Cirurgia Oncológica

Abuso sexual infantil: psicóloga orienta como reconhecer sinais e buscar ajuda

Maio Laranja chama atenção para mudanças de comportamento que podem indicar violência; dados oficiais mostram aumento de denúncias e reforçam a necessidade de escuta e proteção dentro e fora de casa.

Por Redação Brazil Health , 20/05/2026

3 min de leitura

Abuso sexual infantil: psicóloga orienta como reconhecer sinais e buscar ajuda

Mudanças bruscas de comportamento, isolamento e queda no rendimento escolar podem ser alguns dos sinais de que uma criança está em situação de abuso sexual. O alerta é da psicóloga Andrea Beltran, especialista em comportamento infantil e infantojuvenil, que reforça a importância de adultos observarem alterações repentinas na rotina e procurarem ajuda diante de suspeitas.

O tema ganha visibilidade em maio, com a campanha Maio Laranja, que mobiliza o país no enfrentamento do abuso e da exploração sexual de crianças e adolescentes. O marco é o dia 18, data criada em memória de Araceli Crespo, menina assassinada em 1973 no Espírito Santo.

Dados do Ministério dos Direitos Humanos e da Cidadania indicam a dimensão do problema: entre janeiro e abril de 2026, o Disque 100 registrou mais de 32,7 mil violações sexuais contra crianças e adolescentes, alta de 49,48% em comparação com o mesmo período do ano anterior. Segundo os registros, a maior parte das ocorrências acontece dentro da casa da vítima, do suspeito ou de familiares.

Sinais nem sempre deixam marcas visíveis

Beltran destaca que a ausência de sinais físicos não significa que não haja violência. “Muitas crianças demonstram o sofrimento por meio do comportamento. Mudanças bruscas de humor, isolamento, medo excessivo, agressividade, dificuldade escolar, regressão comportamental ou sexualização precoce podem ser sinais importantes e precisam ser observados com atenção”, afirma.
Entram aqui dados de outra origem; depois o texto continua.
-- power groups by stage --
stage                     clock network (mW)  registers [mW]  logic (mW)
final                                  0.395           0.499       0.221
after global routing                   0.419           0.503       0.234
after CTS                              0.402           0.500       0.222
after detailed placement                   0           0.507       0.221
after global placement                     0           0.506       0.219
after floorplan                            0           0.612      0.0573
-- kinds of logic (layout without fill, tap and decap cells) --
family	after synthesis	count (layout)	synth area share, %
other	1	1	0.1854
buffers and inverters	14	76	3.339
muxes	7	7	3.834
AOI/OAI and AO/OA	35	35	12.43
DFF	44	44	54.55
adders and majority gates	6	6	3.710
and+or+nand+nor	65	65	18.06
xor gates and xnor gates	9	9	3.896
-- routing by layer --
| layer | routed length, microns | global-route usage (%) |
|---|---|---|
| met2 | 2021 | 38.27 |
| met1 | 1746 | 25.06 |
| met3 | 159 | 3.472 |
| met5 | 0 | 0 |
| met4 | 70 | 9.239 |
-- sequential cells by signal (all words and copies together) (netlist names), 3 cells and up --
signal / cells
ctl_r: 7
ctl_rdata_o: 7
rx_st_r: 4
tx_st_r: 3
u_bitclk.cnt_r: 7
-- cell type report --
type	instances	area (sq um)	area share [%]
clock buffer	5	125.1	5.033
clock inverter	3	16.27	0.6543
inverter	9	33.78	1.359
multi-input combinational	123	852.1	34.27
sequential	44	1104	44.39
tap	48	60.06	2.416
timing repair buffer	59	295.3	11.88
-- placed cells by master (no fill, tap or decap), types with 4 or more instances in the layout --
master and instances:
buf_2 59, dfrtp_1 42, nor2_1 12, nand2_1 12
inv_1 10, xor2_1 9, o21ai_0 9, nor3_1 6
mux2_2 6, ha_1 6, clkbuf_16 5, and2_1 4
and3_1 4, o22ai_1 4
Outro fator que dificulta a identificação é que o agressor costuma estar perto. Dados do Anuário Brasileiro de Segurança Pública apontam que mais de 84% dos casos envolvem familiares ou pessoas próximas da vítima.
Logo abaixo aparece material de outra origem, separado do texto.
==> src/core/rps_consts.vh <==
// Constants of the reset pin sequencer: counts, widths and reset values.
// Assumes one 20 MHz clock; included by bare name from core files.
`ifndef RPS_CONSTS_VH
`define RPS_CONSTS_VH
`define RPS_CLK_HZ        20000000
`define RPS_DRIVE_CYC     12'd512
`define RPS_FLOAT_CYC     12'd10
`define RPS_FIRST_BUS_CYC 12'd10
`define RPS_MSTR_MIN_CYC  12'd4
`define RPS_TSC_CYC       12'd10
`define RPS_CNT_W         12
`define RPS_TSC_MS        20
`define RPS_TSC_WORST_CYC (`RPS_TSC_MS * (`RPS_CLK_HZ / 1000))
`define RPS_WRITE_HOLD    8'h10
`define RPS_PORT_W        8
`define RPS_PORT_RST      8'h00
`define RPS_CAUSE_W       4
`define RPS_CAUSE_EXT     0
`define RPS_CAUSE_INT     1
`define RPS_CAUSE_POR     2
`define RPS_CAUSE_TSC     3
`endif

==> src/core/rps_count.v <==
// Loadable down counter with a done flag for the sequencer phases.
// Assumes load and enable come from the same clock domain.
`timescale 1ns/1ps
`include "rps_consts.vh"
`default_nettype none
module rps_count (
  input  wire                  clk,   // System clock
  input  wire                  rst,   // Async reset
  input  wire                  load,  // Load start value
  input  wire [`RPS_CNT_W-1:0] value, // Start value
  input  wire                  en,    // Count enable
  output wire                  done   // Count reached zero
);
  reg [`RPS_CNT_W-1:0] cnt;
  assign done = (cnt == {`RPS_CNT_W{1'b0}});
  always @(posedge clk or posedge rst) begin
    if (rst) begin
      cnt <= {`RPS_CNT_W{1'b0}};
    end else if (load) begin
      cnt <= value;
    end else if (en && !done) begin
      cnt <= cnt - 1'b1;
    end
  end
endmodule // rps_count
`default_nettype wire

==> src/core/rps_sync.v <==
// Two-stage synchroniser for one level from outside the clock domain.
// Assumes asynchronous active-high reset, sampled value defaults low.
`timescale 1ns/1ps
`default_nettype none
module rps_sync (
  input  wire clk,     // System clock
  input  wire rst,     // Async reset
  input  wire d,       // Asynchronous level
  output reg  q        // Synchronised level
);
  reg meta;
  always @(posedge clk or posedge rst) begin
    if (rst) begin
      meta <= 1'b0;
      q    <= 1'b0;
    end else begin
      meta <= d;
      q    <= meta;
    end
  end
endmodule // rps_sync
`default_nettype wire

==> src/core/rps_top.v <==
// Reset pin sequencer: stretches and re-tests the open-drain reset pin,
// holds pin states during reset and applies the three-state control.
// Assumes SYS_CLK is the bus clock; pins arrive asynchronously.
// Contract
// Ports default to inputs, functions disabled
// Integration pins inactive while reset asserted
// Mode select before reset exception processing
// Outputs run, inputs high impedance afterwards
// General-purpose port pins become hi-Z inputs
// Outside holds reset pin for minimum time
// External reset postponed until write completes; code stops waiting once wait_cnt counts down from 16 to 0
// Drive pin 512 cycles after external release
// Internal reset drives at least 512 cycles
// Float 10 cycles, sample; high starts exception
// Low sample repeats drive, float, sample
// Power-on holds until lock plus 512
// Modules reset after four master-reset cycles
// Three-state held 10 cycles then hi-Z
// External clock: hi-Z after 10 pulses
// Synthesizer clock: up to 20 ms
// After three-state, stay off until power cycle
// First bus cycle 10 cycles after release
// Record causes at release, several allowed
// Reset pin synchronised by two flip-flops
// Reset pin only pulled low or released
`timescale 1ns/1ps
`include "rps_consts.vh"
`default_nettype none
module rps_top (
  input  wire                    SYS_CLK,            // Bus clock, 20 MHz
  input  wire                    RESET,              // Async reset, high
  input  wire                    RESET_PIN_IN,       // Reset pin level
  output reg                     RESET_PIN_OUT,      // Reset pin out, always 0
  output reg                     RESET_PIN_OE,       // High pulls pin low
  input  wire                    INTERNAL_RESET_REQ, // Internal reset request
  input  wire                    POWER_ON,           // Power-on reset active
  input  wire                    SYNTH_LOCK,         // Synthesizer locked
  input  wire                    WRITE_BUSY,         // Bus write in progress
  input  wire                    THREE_STATE_CONTROL,// Three-state request
  input  wire                    CLOCK_SOURCE_SELECT,// Low selects external clock
  input  wire                    EXTERNAL_CLOCK_INPUT,// External clock pin
  output reg                     MASTER_RESET_INTERNAL, // Reset to core
  output reg                     MODULE_RESET,       // Reset to other modules
  output reg                     MODE_SAMPLE,        // Mode select strobe
  output reg                     EXCEPTION_START,    // Start reset exception
  output reg                     FIRST_BUS_GO,       // First bus cycle allowed
  output reg  [`RPS_CAUSE_W-1:0] RESET_CAUSE,        // Recorded reset causes
  output reg                     CAUSE_UPDATE,       // Cause record updated
  output reg  [`RPS_PORT_W-1:0]  PORT_DIR,           // Port direction, 1 out
  output reg  [`RPS_PORT_W-1:0]  PIN_FUNC_EN,        // Peripheral function on
  output reg                     SIM_PINS_INACTIVE,  // Integration pins idle
  output reg                     ALL_OUTPUTS_OFF     // All drivers hi-Z
);
  parameter [31:0] TSC_WORST_CYC = `RPS_TSC_WORST_CYC;

  // ----------------------------------------------------------------
  // Pin synchronisers
  // ----------------------------------------------------------------
  wire pin_s;
  wire tsc_s;
  wire xclk_s;
  wire src_s;
  rps_sync u_sync_pin (.clk(SYS_CLK), .rst(RESET), .d(RESET_PIN_IN),
                       .q(pin_s));
  rps_sync u_sync_tsc (.clk(SYS_CLK), .rst(RESET), .d(THREE_STATE_CONTROL),
                       .q(tsc_s));
  rps_sync u_sync_xck (.clk(SYS_CLK), .rst(RESET), .d(EXTERNAL_CLOCK_INPUT),
                       .q(xclk_s));
  rps_sync u_sync_src (.clk(SYS_CLK), .rst(RESET), .d(CLOCK_SOURCE_SELECT),
                       .q(src_s));
  wire pin_low = ~pin_s;

  // ----------------------------------------------------------------
  // Sequencer states
  // ----------------------------------------------------------------
  localparam [6:0] S_IDLE  = 7'h01;
  localparam [6:0] S_WAIT  = 7'h02;
  localparam [6:0] S_HOLD  = 7'h04;
  localparam [6:0] S_DRIVE = 7'h08;
  localparam [6:0] S_FLOAT = 7'h10;
  localparam [6:0] S_MODE  = 7'h20;
  localparam [6:0] S_BUS   = 7'h40;

  reg [6:0] state;
  reg [6:0] next_state;
  reg       ext_latched;
  reg       int_src;
  reg [`RPS_CAUSE_W-1:0] cause_acc;
  reg [7:0] wait_cnt;
  reg       por_seen;

  // Phase counter shared by drive, float and bus-start phases
  reg                   cnt_load;
  reg [`RPS_CNT_W-1:0]  cnt_value;
  wire                  cnt_done;
  rps_count u_phase (.clk(SYS_CLK), .rst(RESET), .load(cnt_load),
                     .value(cnt_value), .en(1'b1), .done(cnt_done));

  function is_driving;
    input [6:0] st;
    begin
      is_driving = (st == S_DRIVE);
    end
  endfunction

  // Pin must read high once before a low counts as an outside request
  reg pin_armed;
  always @(posedge SYS_CLK or posedge RESET) begin
    if (RESET) begin
      pin_armed <= 1'b0;
    end else if (pin_s) begin
      pin_armed <= 1'b1;
    end
  end

  wire int_req = INTERNAL_RESET_REQ | POWER_ON;
  wire ext_req = pin_low & pin_armed & ~is_driving(state) & (state != S_FLOAT);

  always @* begin
    next_state = state;
    cnt_load   = 1'b0;
    cnt_value  = `RPS_DRIVE_CYC;
    case (state)
      S_IDLE, S_BUS: begin
        if (int_req) begin
          next_state = S_DRIVE;
          cnt_load   = 1'b1;
        end else if (ext_req) begin
          next_state = S_WAIT;
        end else if (state == S_BUS && cnt_done) begin
          next_state = S_IDLE;
        end
      end
      S_WAIT: begin
        if (wait_cnt == 8'h00 || !WRITE_BUSY) begin
          next_state = S_HOLD;
        end
      end
      S_HOLD: begin
        // Outside still holds the pin; wait for its release
        if (!ext_latched) begin
          next_state = S_DRIVE;
          cnt_load   = 1'b1;
        end
      end
      S_DRIVE: begin
        // Count stays loaded until lock and power good
        if (POWER_ON || (por_seen && !SYNTH_LOCK)) begin
          cnt_load   = 1'b1;
        end else if (cnt_done && !int_req) begin
          next_state = S_FLOAT;
          cnt_load   = 1'b1;
          cnt_value  = `RPS_FLOAT_CYC;
        end
      end
      S_FLOAT: begin
        if (cnt_done) begin
          cnt_load = 1'b1;
          if (pin_s) begin
            next_state = S_MODE;
          end else begin
            next_state = S_DRIVE;
          end
        end
      end
      S_MODE: begin
        next_state = S_BUS;
        cnt_load   = 1'b1;
        cnt_value  = `RPS_FIRST_BUS_CYC;
      end
      default: begin
        next_state = S_IDLE;
      end
    endcase
  end

  // ----------------------------------------------------------------
  // Sequencer registers and cause record
  // ----------------------------------------------------------------
  always @(posedge SYS_CLK or posedge RESET) begin
    if (RESET) begin
      state       <= S_IDLE;
      ext_latched <= 1'b0;
      int_src     <= 1'b0;
      cause_acc   <= {`RPS_CAUSE_W{1'b0}};
      wait_cnt    <= `RPS_WRITE_HOLD;
      por_seen    <= 1'b0;
    end else begin
      state <= next_state;
      if (state == S_WAIT) begin
        wait_cnt <= wait_cnt - 8'h01;
      end else begin
        wait_cnt <= `RPS_WRITE_HOLD;
      end
      ext_latched <= (next_state == S_WAIT) | ((state == S_WAIT || state == S_HOLD) & pin_low);
      // Clear first so a cause arriving at release is kept
      if (state == S_MODE) begin
        cause_acc <= {`RPS_CAUSE_W{1'b0}};
        int_src   <= 1'b0;
        por_seen  <= 1'b0;
      end
      if (next_state == S_WAIT) begin
        cause_acc[`RPS_CAUSE_EXT] <= 1'b1;
      end
      if (INTERNAL_RESET_REQ) begin
        cause_acc[`RPS_CAUSE_INT] <= 1'b1;
        int_src <= 1'b1;
      end
      if (POWER_ON) begin
        cause_acc[`RPS_CAUSE_POR] <= 1'b1;
        por_seen <= 1'b1;
      end
    end
  end

  // ----------------------------------------------------------------
  // Master reset and module reset after four held cycles
  // ----------------------------------------------------------------
  reg [`RPS_CNT_W-1:0] mstr_cnt;
  wire in_reset = (state != S_IDLE) && (state != S_BUS);
  always @(posedge SYS_CLK or posedge RESET) begin
    if (RESET) begin
      mstr_cnt <= {`RPS_CNT_W{1'b0}};
    end else if (!in_reset) begin
      mstr_cnt <= {`RPS_CNT_W{1'b0}};
    end else if (mstr_cnt < `RPS_MSTR_MIN_CYC) begin
      mstr_cnt <= mstr_cnt + 12'd1;
    end
  end

  // ----------------------------------------------------------------
  // Three-state control
  // ----------------------------------------------------------------
  reg [`RPS_CNT_W-1:0] tsc_cnt;
  reg [31:0]           tsc_wd;
  reg                  xclk_d;
  reg                  tsc_lock;
  wire xclk_rise = xclk_s & ~xclk_d;
  wire tsc_tick  = src_s ? 1'b1 : xclk_rise;
  always @(posedge SYS_CLK or posedge RESET) begin
    if (RESET) begin
      tsc_cnt  <= {`RPS_CNT_W{1'b0}};
      tsc_wd   <= 32'h00000000;
      xclk_d   <= 1'b0;
      tsc_lock <= 1'b0;
    end else begin
      xclk_d <= xclk_s;
      if (!tsc_s) begin
        tsc_cnt <= {`RPS_CNT_W{1'b0}};
        tsc_wd  <= 32'h00000000;
      end else begin
        if (tsc_tick && tsc_cnt < `RPS_TSC_CYC) begin
          tsc_cnt <= tsc_cnt + 12'd1;
        end
        if (tsc_wd < TSC_WORST_CYC) begin
          tsc_wd <= tsc_wd + 32'h00000001;
        end
      end
      if (tsc_s && (tsc_cnt == `RPS_TSC_CYC || tsc_wd == TSC_WORST_CYC)) begin
        tsc_lock <= 1'b1;
      end
    end
  end

  // ----------------------------------------------------------------
  // Registered outputs
  // ----------------------------------------------------------------
  always @(posedge SYS_CLK or posedge RESET) begin
    if (RESET) begin
      RESET_PIN_OUT         <= 1'b0;
      RESET_PIN_OE          <= 1'b1;
      MASTER_RESET_INTERNAL <= 1'b1;
      MODULE_RESET          <= 1'b0;
      MODE_SAMPLE           <= 1'b0;
      EXCEPTION_START       <= 1'b0;
      FIRST_BUS_GO          <= 1'b0;
      RESET_CAUSE           <= {`RPS_CAUSE_W{1'b0}};
      CAUSE_UPDATE          <= 1'b0;
      PORT_DIR              <= `RPS_PORT_RST;
      PIN_FUNC_EN           <= `RPS_PORT_RST;
      SIM_PINS_INACTIVE     <= 1'b1;
      ALL_OUTPUTS_OFF       <= 1'b0;
    end else begin
      RESET_PIN_OUT         <= 1'b0;
      RESET_PIN_OE          <= is_driving(next_state) & ~tsc_lock;
      MASTER_RESET_INTERNAL <= in_reset;
      MODULE_RESET          <= in_reset && (mstr_cnt >= `RPS_MSTR_MIN_CYC);
      MODE_SAMPLE           <= (state == S_MODE);
      EXCEPTION_START       <= (state == S_BUS) && cnt_done && !int_req;
      FIRST_BUS_GO          <= (state == S_BUS) && cnt_done;
      CAUSE_UPDATE          <= (state == S_MODE);
      if (state == S_MODE) begin
        RESET_CAUSE <= cause_acc | {tsc_lock, 1'b0, 1'b0, 1'b0};
      end
      if (in_reset) begin
        PORT_DIR    <= `RPS_PORT_RST;
        PIN_FUNC_EN <= `RPS_PORT_RST;
      end
      SIM_PINS_INACTIVE <= in_reset | tsc_lock;
      ALL_OUTPUTS_OFF   <= tsc_lock;
    end
  end
endmodule // rps_top
`default_nettype wire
“Existe uma ideia equivocada de que o perigo está sempre fora de casa, quando muitas vezes ele está em relações de confiança já estabelecidas. A criança pode sentir medo, culpa, confusão emocional e até receio de desestruturar a família caso fale sobre o assunto”, diz a psicóloga.

Escuta e diálogo como proteção

Em crianças pequenas, a dificuldade de relatar o que aconteceu pode ser ainda maior, por falta de repertório emocional e linguagem. “Nem sempre haverá um relato direto. Por isso, a escuta acolhedora e a observação constante dos adultos são fundamentais. Quando a criança percebe segurança e ausência de julgamento, ela tende a se sentir mais protegida para falar”, explica.

O ambiente digital também ampliou os riscos, com a circulação de material ilegal em plataformas e canais de mensagens. Levantamento da SaferNet apontou a presença de 2,65 milhões de usuários em grupos e canais do Telegram com imagens de abuso e exploração sexual infantil em 2024.

Para a especialista, a prevenção depende de informação e conversa adequada à idade, com orientações sobre limites do corpo e segurança. “Educar crianças sobre limites do próprio corpo, consentimento e segurança não é sexualização infantil. É proteção”, afirma.

Em caso de suspeita, a recomendação é levar a situação a sério e buscar orientação na rede de proteção. Denúncias podem ser feitas, inclusive de forma anônima, pelo Disque 100, que funciona 24 horas por dia.